#### Problem requirements:
Word for word, retype the first line of the records and every following line through the one containing "deserializer, SYNC_WORD alignment.".
===== Records provided
==> config.mk <==
export PLATFORM = sky130hd
export DESIGN_NAME = fpga_ilvds_rx
export DESIGN_NICKNAME = d
export VERILOG_FILES = /design/src/rtl/fpga_lvds_pkg.sv /design/src/rtl/fpga_ilvds.sv /design/src/rtl/fpga_ilvds_rx.sv
export SDC_FILE = /design/constraint.sdc
export NUM_CORES = 1
export LEC_CHECK = 0
export BUFFER_PORTS_ARGS = -buffer_cell sky130_fd_sc_hd__buf_4
export CORE_MARGIN = 2
export CORE_UTILIZATION = 40
export DETAILED_ROUTE_END_ITERATION = 8
export SLEW_MARGIN = 10
export SYNTH_ARGS = -nofsm -noshare
export SYNTH_HDL_FRONTEND = slang
export SYNTH_SLANG_ARGS = --single-unit
export TNS_END_PERCENT = 30
==> constraint.sdc <==
create_clock -name clk -period 1.86 [get_ports clk]
set_input_delay 0.279 -clock clk [delete_from_list [all_inputs] [get_ports clk]]
set_output_delay 0.279 -clock clk [all_outputs]
set_load 0.02 [all_outputs]
==> src/rtl/fpga_lvds_pkg.sv <==
// Shared types and defaults for the differential serial receive path.
// Latency: n/a (declarations only).
// Backpressure: n/a; the link is free-running with no flow control.
package fpga_lvds_pkg;

    typedef enum logic {
        HUNT   = 1'b0,
        LOCKED = 1'b1
    } lvds_rx_state_t;

    // Alignment token; mixed ones and zeros so idle all-0/all-1 lines never lock.
    localparam logic [9:0] LVDS_SYNC_WORD = 10'h354;
    localparam int         LVDS_SYNC_TMO  = 16;

endpackage

==> src/rtl/fpga_ilvds.sv <==
// Differential input buffer: pad pair to one single-ended bit (TMDS_33, on-die termination).
// Latency: combinational, zero cycles.
// Backpressure: none; the pad value is passed straight through.
// Ports: i_p / i_n differential legs in, o_bit single-ended bit out.
module fpga_ilvds (
    input  logic i_p,
    input  logic i_n,
    output logic o_bit
);

`ifdef FPGA_ILVDS_USE_IBUFDS
    IBUFDS #(
        .IOSTANDARD ("TMDS_33"),
        .DIFF_TERM  ("TRUE")
    ) u_ibufds (
        .I  (i_p),
        .IB (i_n),
        .O  (o_bit)
    );
`else
    // Behavioural stand-in: a valid differential '1' is p high with n low.
    assign o_bit = i_p & ~i_n;
`endif

endmodule

==> src/rtl/fpga_ilvds_rx.sv <==
// Differential serial receiver: pad buffer, IOB flop, W-bit deserializer, SYNC_WORD alignment.
// Latency: a bit sampled at edge t completes its word on o_data after edge t+2.
// Backpressure: none; o_vld is a one-cycle strobe the link layer must take every time.
// Ports: clk/arst_n; i_p/i_n pad pair; en receiver enable;
//        o_data/o_vld/o_sync aligned word stream; o_locked lock state; o_err_cnt lock-loss count.
module fpga_ilvds_rx
    import fpga_lvds_pkg::*;
#(
    parameter int             W         = 10,
    parameter logic [W-1:0]   SYNC_WORD = W'(LVDS_SYNC_WORD),
    parameter int             SYNC_TMO  = LVDS_SYNC_TMO,
    parameter int             ERR_W     = 8
) (
    input  logic             clk,
    input  logic             arst_n,
    input  logic             i_p,
    input  logic             i_n,
    input  logic             en,
    output logic [W-1:0]     o_data,
    output logic             o_vld,
    output logic             o_sync,
    output logic             o_locked,
    output logic [ERR_W-1:0] o_err_cnt
);

    localparam int BCW = $clog2(W);

    logic           rx_bit;
    logic           rx_q;
    logic [W-1:0]   sh;
    lvds_rx_state_t state;
    logic [BCW-1:0] bit_cnt;
    logic [7:0]     wd_cnt;
    logic           sh_is_sync;
    logic           word_end;
    logic           tmo_hit;

    fpga_ilvds u_ilvds (
        .i_p   (i_p),
        .i_n   (i_n),
        .o_bit (rx_bit)
    );

    assign sh_is_sync = (sh == SYNC_WORD);
    assign word_end   = (bit_cnt == BCW'(W - 1));
    // Last word allowed without a SYNC_WORD before the lock is declared lost.
    assign tmo_hit    = (wd_cnt == 8'(SYNC_TMO - 1));
    assign o_locked   = (state == LOCKED);

    always_ff @(posedge clk or negedge arst_n) begin
        if (!arst_n) begin
            rx_q      <= 1'b0;
            sh        <= '0;
            state     <= HUNT;
            bit_cnt   <= '0;
            wd_cnt    <= '0;
            o_data    <= '0;
            o_vld     <= 1'b0;
            o_sync    <= 1'b0;
            o_err_cnt <= '0;
        end else begin
            rx_q   <= rx_bit;
            // LSB arrives first, so new bits enter at the MSB and age toward bit 0.
            sh     <= {rx_q, sh[W-1:1]};
            o_vld  <= 1'b0;
            o_sync <= 1'b0;

            if (!en) begin
                // Disable takes priority over a coincident timeout and is not an error.
                state   <= HUNT;
                bit_cnt <= '0;
                wd_cnt  <= '0;
            end else if (state == HUNT) begin
                if (sh_is_sync) begin
                    state   <= LOCKED;
                    bit_cnt <= '0;
                    wd_cnt  <= '0;
                    o_data  <= sh;
                    o_vld   <= 1'b1;
                    o_sync  <= 1'b1;
                end
            end else if (word_end) begin
                bit_cnt <= '0;
                o_data  <= sh;
                o_vld   <= 1'b1;
                o_sync  <= sh_is_sync;
                if (sh_is_sync) begin
                    wd_cnt <= '0;
                end else if (tmo_hit) begin
                    state  <= HUNT;
                    wd_cnt <= '0;
                    if (o_err_cnt != {ERR_W{1'b1}}) begin
                        o_err_cnt <= o_err_cnt + ERR_W'(1);
                    end
                end else begin
                    wd_cnt <= wd_cnt + 8'd1;
                end
            end else begin
                // Off-boundary SYNC_WORD patterns are deliberately ignored here.
                bit_cnt <= bit_cnt + BCW'(1);
            end
        end
    end

endmodule

==> impl_results.md <==
- Unrepaired setup endpoints after global routing: true
- Ys Warns: 0
- Crit path capture type: flip-flop
- First-pass GRT wire length: roughly 7100 um
- Sw Share: 0.221
- Sum of negative setup slack: -1.05 ns
- CTS tree: built
- Drt drc: 0
- Power density over the cells: between 600 and 700 mW/mm2
- Chip height: 75.5 um
- Startpoint class of the critical path: flip-flop
- Met2 usage: 0.276
- Die width: approximately 75 um
- CTS root buf: clkbuf_8
- Clock Sinks: 44
- Fin nets: approximately 240
- GR Overflow Total: 0
- Antenna diodes: 0
- Number of synthesized register bits: 44
- Synthesis-to-finish area growth: 32.5%
- CP bufs+invs: 1
- Post-synth ARST share: 1.00
- Leakage power: around 1.3 nW
- Crit-path slowest cell: or4b_4
- Most common cell after layout, fill and taps aside: buf_4
- TritonCTS buffer count: 5
- Bufs on Longest Clock Path: 2
- Max VDD drop: around 0.31 mV
- Core area: roughly 0.0050 mm2
- DP HPWL: 3040 um
- Met3 usage: 0.0357
- Routed vias: about 1600
- DRT antenna net count: 0
- Total power draw: 1.66 mW
- Max Fclk: 511 MHz
- Crit Path Max Fanout: 7
- Status: finished, violations left
- Number of flops mapped to enable cells by yosys: 0
- Largest net degree at the start of global routing: 45
- Worst setup startpoint: sh[1]
- Mapped Cells: 167
- Max-slew violation count: 0
- R2R cell count: 5
- FF-to-FF setup slack: -0.1 ns
- Post-route cell area: about 0.0027 mm2
- Vias in the first global route: 1522
- Initial Utilization: 0.408
- Max Cap Viol: 0
- Placed cell area: 0.00251 mm2
- DRT iter0 DRCs: 73
- Yosys cell types: between 40 and 50
- Syn Nets: approximately 180
- Routed length per instance: roughly 14 um
- Final worst setup slack: -0.0963 ns
- Critical R2R Launch: sh[1]
- Area of the multi-input gates: around 950 um2
- Worst slew margin: 0.632
- # IOs: 26
- Critical path's top delay family: compound AO/OA/AOI/OAI gates
- Met1 usage: 0.209
- Clk_lat worst skew: approximately 0.29 ns
- Logic pwr share: 0.043
- Sequential area share after synthesis: 0.539
- Netlist Area Pre-Place: about 0.0020 mm2
- Gr usage total: 0.163
- Avg Cell Area, Syn: about 12 um2
- Fin. Hold Viols: 0
- FF+latch area: between 0.001 and 0.0015 mm2
- Initial antenna violation count: 0
- Violated checks: negative setup slack
- Row cnt: 26
- Part of the power in registers: 0.589
- Worst EP required: about 2.0 ns
- Stages on worst setup path: 5
- Fill cells: 463
- Synth Flop Type: dfrtp_1
- Slowest stage delay, CP: ~0.57 ns
- Clk pwr share: 0.368
- Total die area: ~0.0057 mm2
- GP Congestion: between 0.8 and 0.9
- Worst slack, placed: -0.172 ns
- Clock skew: between 0.004 and 0.005 ns
- Crit path DAT: 2.12 ns
- WS Path Type: flip-flop to flip-flop
- Hold WC Path Type: input port to flip-flop
- Min Tclk post-route: roughly 2.0 ns
- Final Setup Violations: 24
- Reg-to-Reg End: wd_cnt[7]
- H-tree levels: 2
- First-pass DRT Iterations: 4
- GR peak layer: met2
- Critical Path End: wd_cnt[7]
- IO buf count: 25
- Internal power: roughly 1.3 mW
- Clock-pin slew on the worst setup and hold paths: 0.08 ns
- Share of cells above drive strength 1: 0.405
- Vias per cell: between 5 and 6
- Cells along the critical path: or4b_4, buf_6, o41a_1, a32oi_1, o22ai_1
- Final core utilization: 0.540
- Tcrit/Tclk final: 1.05
- Final WL: 4260 um
- Net switching power: about 0.37 mW
- Most frequent cells in the layout: buf_4 (52), dfrtp_1 (44), nand3_1 (10), mux2_4 (10), xor2_1 (8)
- Worst-margin pin slew: 0.552 ns
state kept, by name, summed over array words and instances (netlist names):
| signal | count |
|---|---|
| wd_cnt | 8 |
| o_sync | 1 |
| o_err_cnt | 8 |
| o_locked | 1 |
| bit_cnt | 4 |
| sh | 10 |
| o_data | 10 |
| rx_q | 1 |
| o_vld | 1 |
through the flow:
step / hold slack [ns] / instances
floorplan: -0.0166 / 167
finish: 0.128 / 297
CTS: 0.120 / 296
global route: 0.113 / 297
detailed placement: 0.309 / 285
global placement: 0.302 / 285
Yosys cell counts (all sizes together) (2+ instances only):
library cell	n	area, um2
clkbuf	4	15.0
xor2	8	70.1
nor3	4	25.0
or3	4	25.0
nand3b	3	22.5
a21boi	3	22.5
ha	4	50.1
inv	6	22.5
nor4	3	18.8
o31ai	2	28.8
buf	2	16.3
nand2	7	28.8
o41ai	2	36.3
nand3	10	50.1
o21ai	5	25.0
nand2b	3	18.8
a32oi	3	26.3
dfrtp	44	1100
o21a	3	22.5
o22ai	4	25.0
a21oi	3	15.0
mux2	11	158
and3b	2	17.5
nor2	4	15.0
nand4b	3	26.3
nand4	4	25.0
and4	2	17.5
layer usage:
metal / share of wire / wire (um)
met1: 0.45 / 1910
met2: 0.51 / 2160
met3: 0.034 / 145
met4: 0.011 / 48
met5: 0 / 0
logic make-up after synthesis:
group,Yosys count,share of synthesized area
mux,11,0.0772
fa+ha+maj,4,0.0245
flops,44,0.539
xor+xnor,8,0.0343
buf+inv,12,0.0263
compound gates,31,0.124
simple gates,57,0.175
power by group through the flow:
stage	clock network, mW	registers (mW)	logic (mW)
2_1_floorplan	0	0.994	0.0217
3_3_place_gp	0	0.995	0.0637
3_5_place_dp	0	0.996	0.0653
4_1_cts	0.631	0.977	0.0718
5_1_grt	0.665	0.978	0.0786
6_report	0.609	0.977	0.0708
worst register-to-register path, cell delays in order, from the launching register on:
cell,delay (ns)
dfrtp_1,0.38
or4b_4,0.57
buf_6,0.16
o41a_1,0.43
a32oi_1,0.20
o22ai_1,0.10
worst min path at each step:
stage / from / endpoint / slack [ns] / depth (start not counted)
after detailed placement: arst_n / o_data[5] / 0.31 / 1
after global routing: i_n / rx_q / 0.11 / 2
after CTS: i_n / rx_q / 0.12 / 2
final: i_n / rx_q / 0.13 / 2
after floorplan: arst_n / bit_cnt[0] / -0.02 / 0
after global placement: arst_n / o_data[5] / 0.30 / 1
layout make-up:
type,instances,area share
Multi-Input combinational cell,111,0.350
Clock inverter,2,0.00370
Clock buffer,6,0.0305
Tap cell,70,0.0324
Timing Repair Buffer,58,0.169
Sequential cell,44,0.407
Inverter,6,0.00832
repair_timing:
| item | in CTS | in global routing |
|---|---|---|
| setup endpoints to repair | 29 | 29 |
| gates resized for setup | 10 | 6 |
| pin swaps | 5 | 8 |
| endpoints found under the hold margin | 44 | 0 |
| hold buffers | 1 | 0 |
| setup buffers | 2 | 1 |
(Power assumes the default switching activity.)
==========
#### Result:
==> config.mk <==
export PLATFORM = sky130hd
export DESIGN_NAME = fpga_ilvds_rx
export DESIGN_NICKNAME = d
export VERILOG_FILES = /design/src/rtl/fpga_lvds_pkg.sv /design/src/rtl/fpga_ilvds.sv /design/src/rtl/fpga_ilvds_rx.sv
export SDC_FILE = /design/constraint.sdc
export NUM_CORES = 1
export LEC_CHECK = 0
export BUFFER_PORTS_ARGS = -buffer_cell sky130_fd_sc_hd__buf_4
export CORE_MARGIN = 2
export CORE_UTILIZATION = 40
export DETAILED_ROUTE_END_ITERATION = 8
export SLEW_MARGIN = 10
export SYNTH_ARGS = -nofsm -noshare
export SYNTH_HDL_FRONTEND = slang
export SYNTH_SLANG_ARGS = --single-unit
export TNS_END_PERCENT = 30
==> constraint.sdc <==
create_clock -name clk -period 1.86 [get_ports clk]
set_input_delay 0.279 -clock clk [delete_from_list [all_inputs] [get_ports clk]]
set_output_delay 0.279 -clock clk [all_outputs]
set_load 0.02 [all_outputs]
==> src/rtl/fpga_lvds_pkg.sv <==
// Shared types and defaults for the differential serial receive path.
// Latency: n/a (declarations only).
// Backpressure: n/a; the link is free-running with no flow control.
package fpga_lvds_pkg;

    typedef enum logic {
        HUNT   = 1'b0,
        LOCKED = 1'b1
    } lvds_rx_state_t;

    // Alignment token; mixed ones and zeros so idle all-0/all-1 lines never lock.
    localparam logic [9:0] LVDS_SYNC_WORD = 10'h354;
    localparam int         LVDS_SYNC_TMO  = 16;

endpackage

==> src/rtl/fpga_ilvds.sv <==
// Differential input buffer: pad pair to one single-ended bit (TMDS_33, on-die termination).
// Latency: combinational, zero cycles.
// Backpressure: none; the pad value is passed straight through.
// Ports: i_p / i_n differential legs in, o_bit single-ended bit out.
module fpga_ilvds (
    input  logic i_p,
    input  logic i_n,
    output logic o_bit
);

`ifdef FPGA_ILVDS_USE_IBUFDS
    IBUFDS #(
        .IOSTANDARD ("TMDS_33"),
        .DIFF_TERM  ("TRUE")
    ) u_ibufds (
        .I  (i_p),
        .IB (i_n),
        .O  (o_bit)
    );
`else
    // Behavioural stand-in: a valid differential '1' is p high with n low.
    assign o_bit = i_p & ~i_n;
`endif

endmodule

==> src/rtl/fpga_ilvds_rx.sv <==
// Differential serial receiver: pad buffer, IOB flop, W-bit deserializer, SYNC_WORD alignment.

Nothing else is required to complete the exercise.